London Metal Exchange set to reopen iconic trading ring in September
The London Metal Exchange’s open-outcry trading ring is set to reopen in September, in a reversal of plans announced earlier this year, but will still press ahead with digital trading.
The trading ring, with its distinctive red circular sofa, was closed in March 2020 for the first time since the Second World War due to the pandemic and social distancing restrictions.
In January it launched a consultation process on closing the iconic trading floor, the last in Europe, arguing digital trading was the future. Around $50bn of metal trades are made on the LME every day.

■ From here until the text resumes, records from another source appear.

==> config.mk <==
export PLATFORM = sky130hd
export DESIGN_NAME = seq_div_nbit_flat
export DESIGN_NICKNAME = d
export VERILOG_FILES = /design/src/rtl/seq_div_nbit_if.sv /design/src/rtl/seq_div_nbit.sv /design/src/flat_wrapper.sv
export SDC_FILE = /design/constraint.sdc
export NUM_CORES = 1
export LEC_CHECK = 0
export CORE_UTILIZATION = 60
export DETAILED_ROUTE_END_ITERATION = 8
export DONT_BUFFER_PORTS = 1
export HOLD_SLACK_MARGIN = 0.06
export PLACE_DENSITY_LB_ADDON = 0.15
export RECOVER_POWER = 100
export SLEW_MARGIN = 20
export SYNTH_ARGS = -nofsm -noshare
export SYNTH_HDL_FRONTEND = slang
export SYNTH_SLANG_ARGS = --single-unit
export TNS_END_PERCENT = 1
==> constraint.sdc <==
create_clock -name clk -period 8.1 [get_ports clk]
set_input_delay 1.62 -clock clk [delete_from_list [all_inputs] [get_ports clk]]
set_output_delay 1.62 -clock clk [all_outputs]
set_load 0.01 [all_outputs]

The bourse said it was the “right time to consider the permanent closure of the Ring and a move to an electronic pricing structure”. At the time, LME added that such a step would benefit the market by increasing the market and improving transparency.
Today the London Metal Exchange said, subject to consultation, it will reopen the ring for trading from 6 September. This would give adequate time to “ensure vaccine efficacy, even though recommended workplace social distancing could remain in force.”
“The Board believes that the pathway laid out fully respects the interests of the physical participants who sit at the heart of our ecosystem and achieves the right balance between fairness, choice, efficiency, and progression,” chairman Gay Huey Evans OBE said.
There remains a strong preference for digital trading so the exchange has concluded closing prices should be determined electronically, as has been the case since the start of the pandemic.
In March the exchange said it would change its electronic closing price system to make it more efficient as part of a separate consultation.
Plans to improve the market’s electronic trading system were in place long before January’s proposals to shut Europe’s last open-outcry trading floor on a permanent basis.